Umengan and George’s ratification fills the vacancy created after the AMS terminated the original Social Issues Commissioner.
Tiffany Wu was elected speaker of the AMS Assembly towards the end of the meeting. She currently works as the Housing Resource Manager and was formerly the NEWTS orientation head.
Robertson introduced the ORT (Orientation Roundtable) budget after he discussed the Orientation Summit. 2022 Orientation cost $133,548, resulting in a deficit of $25,512. 2023 Orientation is budgeted to cost $552,070.
He said the budget was supposed to be passed in the summer before 2022 Orientation events happened.
“I don’t think anybody really realized before […] Technically, what we’re doing right now, is passing the budget for next year’s orientation. Which is something that I don’t think anybody really realized was supposed to happen,” Robertson said at Assembly.
Assembly members had questions about budget specifics, and the procedural integrity behind the ORT budget approval process.
First, ASUS President Yara Hussein asked a question about the Coca Cola grant in line 15 of the budget. Previously, under the tenure of RTZ, the AMS took a stance against Coca Cola’s contract with Queen’s—citing a need to move towards ethical business and sustainability.
In the 2020 and 2022 ORT budget actuals, there was no Coca Cola grant revenue, while it was budgeted for in 2023.
“This is the final year of the ten-year Coke contract […] The grant is part of essentially a set of benefits that comes from Queen’s University signing the cold beverage contract with Coke,” Hu said in response to Hussein’s question.
“We’re looking to see what other companies are available to do the cold beverages on campus. It all depends on what company comes in and what benefits they are offering.”
The budget document circulated to members in the meeting minutes included figures for 2022’s Orientation and the budget for the upcoming 2023 Orientation.
Robertson earlier said the approval was for the 2023 budget, in response to a question about ORT wages and salaries by Emma Farrell, ASUS vice-president (society affairs).

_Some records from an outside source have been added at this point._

`src/rtl/gwm_pkg.sv`:
```
// ----------------------------------------------------------------------------
// gwm_pkg: shared types and constants of the wildcard matcher
// Holds the item kinds, the wildcard character codes and the queue entry
// that travels from the front end to the match engine.
// ----------------------------------------------------------------------------
`default_nettype none

package gwm_pkg;

  // Pattern wildcard characters.
  localparam logic [7:0] CharStar  = 8'd42;
  localparam logic [7:0] CharQuest = 8'd63;

  // Depth of the queue between the front end and the engine.
  localparam int unsigned QueueDepth = 2;

  // Kind of an input item.
  typedef enum logic {
    FUNC_LOAD = 1'b0,
    FUNC_NAME = 1'b1
  } func_e;

  // One classified item waiting in the queue.
  typedef struct packed {
    func_e      func;
    logic [7:0] chr;
    logic       last;
    logic       is_star;
    logic       is_quest;
  } q_item_t;

  // Control handed from the engine to the result stage.
  typedef struct packed {
    logic valid;
    logic overflow;
  } res_ctrl_t;

endpackage

`default_nettype wire

```
`src/rtl/gwm_engine.sv`:
```
// ----------------------------------------------------------------------------
// gwm_engine: pattern store and active position vector
// Writes pattern characters into a row of cells and advances the set of
// active pattern positions by one name character per cycle while fin_ready_i is high.
// ----------------------------------------------------------------------------
`default_nettype none

module gwm_engine #(
  parameter int unsigned MaxPattern = 256
) (
  input  wire logic                            clk_i,
  input  wire logic                            rst_ni,
  input  wire logic                            q_valid_i,
  input  wire gwm_pkg::q_item_t                q_item_i,
  output logic                                 q_pop_o,
  input  wire logic                            fin_ready_i,
  output gwm_pkg::res_ctrl_t                   fin_ctrl_o,
  output logic [MaxPattern:0]                  fin_vec_o,
  output logic [MaxPattern:0]                  fin_smask_o,
  output logic [$clog2(MaxPattern+1)-1:0]      fin_len_o
);

  localparam int unsigned LenW = $clog2(MaxPattern + 1);
  localparam int unsigned NPos = MaxPattern + 1;

  logic [LenW-1:0]       len_q, len0;
  logic                  closed_q, ovf_q;
  logic [NPos-1:0]       act_q;
  logic [7:0]            chr_q [MaxPattern];
  logic [MaxPattern-1:0] star_q, quest_q;

  logic [MaxPattern-1:0] vmask;
  logic [NPos-1:0]       smask, act_cl, nxt, start_vec;
  logic                  pop, is_load, is_name, wr_ok;

  assign pop     = q_valid_i && fin_ready_i;
  assign q_pop_o = pop;
  assign is_load = pop && (q_item_i.func == gwm_pkg::FUNC_LOAD);
  assign is_name = pop && (q_item_i.func == gwm_pkg::FUNC_NAME);

  assign start_vec = NPos'(1);

  // A closed pattern restarts at position zero on the next load.
  assign len0  = closed_q ? '0 : len_q;
  assign wr_ok = (len0 < LenW'(MaxPattern));

  // Positions inside the current pattern, and the stars among them.
  always_comb begin
    for (int i = 0; i < MaxPattern; i++) begin
      vmask[i] = (LenW'(i) < len_q);
      smask[i] = star_q[i] && vmask[i];
    end
    smask[MaxPattern] = 1'b0;
  end

  // Star closure: an active star also activates every position through the
  // end of its run of stars. The carry of the add walks each run.
  assign act_cl = act_q | (((act_q & smask) + smask) ^ smask);

  // One step of the position automaton for the current name character.
  always_comb begin
    nxt = '0;
    for (int i = 0; i < MaxPattern; i++) begin
      if (act_cl[i] && vmask[i]) begin
        if (star_q[i]) begin
          nxt[i] = 1'b1;
        end else if (quest_q[i] || (chr_q[i] == q_item_i.chr)) begin
          nxt[i+1] = 1'b1;
        end
      end
    end
  end

  // Hand the final vector of a name to the result stage.
  assign fin_ctrl_o.valid    = is_name && q_item_i.last;
  assign fin_ctrl_o.overflow = ovf_q;
  assign fin_vec_o           = nxt;
  assign fin_smask_o         = smask;
  assign fin_len_o           = len_q;

  // Pattern bookkeeping and the active position vector.
  always_ff @(posedge clk_i or negedge rst_ni) begin
    if (!rst_ni) begin
      len_q    <= '0;
      closed_q <= 1'b1;
      ovf_q    <= 1'b0;
      act_q    <= NPos'(1);
    end else if (is_load) begin
      len_q    <= wr_ok ? (len0 + LenW'(1)) : len0;
      ovf_q    <= (ovf_q && !closed_q) || !wr_ok;
      closed_q <= q_item_i.last;
      act_q    <= start_vec;
    end else if (is_name) begin
      act_q <= q_item_i.last ? start_vec : nxt;
    end
  end

  // Pattern cells are written only at the current length, below MaxPattern, and need no reset.
  always_ff @(posedge clk_i) begin
    for (int i = 0; i < MaxPattern; i++) begin
      if (is_load && wr_ok && (len0 == LenW'(i))) begin
        chr_q[i]   <= q_item_i.chr;
        star_q[i]  <= q_item_i.is_star;
        quest_q[i] <= q_item_i.is_quest;
      end
    end
  end

endmodule

`default_nettype wire

```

Robertson later said Assembly members were looking at the funds spent in 2022 under the 2023 budget.
“I should clarify that this budget is still the one that you guys have seen all along, even though it’s next year’s budget […] I’m saying it’s 2023 but it’s 2022 at the same time,” Robertson said.
He said the discrepancy around salaries and wages for ORT staff came from the initial budgeting process and the switch to have ORT staff compensated on an hourly waged basis.
CESA President Zachary Galvani further clarified Farrell’s earlier question asking about the discrepancy in wages over the two years. To this question, Robertson re-affirmed his earlier point that all six members of ORT are paid.
Robertson clarified that by Assembly voting to approve the motion, they were in effect voting to approve money which was already spent for the class of ’26 orientation.
Engineering Society (EngSoc) President Danielle Rivard and PHEKSA President Ryan Chen both asked questions about the reasoning for Assembly granting approval on money already spent. They said they were concerned about the precedent this would set.
COMPSA President Jagrit Rai said it would be required to vote to approve the budget for the sake of student dollars, but it’s necessary to look at the way policies and protocols work around spending allocations.
The motion to approve the ORT budget, amended, passed. Some faculty society members did not vote in favour.
Assembly approved changes to the ORT equity grant policy. The grant exists to support Queen’s faculties to ensure financial barriers around equity related events are mitigated in the planning of Orientation.
The policy determined the make-up of committees, the timeline for grant application, and the consideration and selection criteria.
Assembly finally discussed the dates of Assembly for the 2023-24 year, taking into consideration religious holidays. This was followed by a discussion on ways to best market elections for engagement in the upcoming year.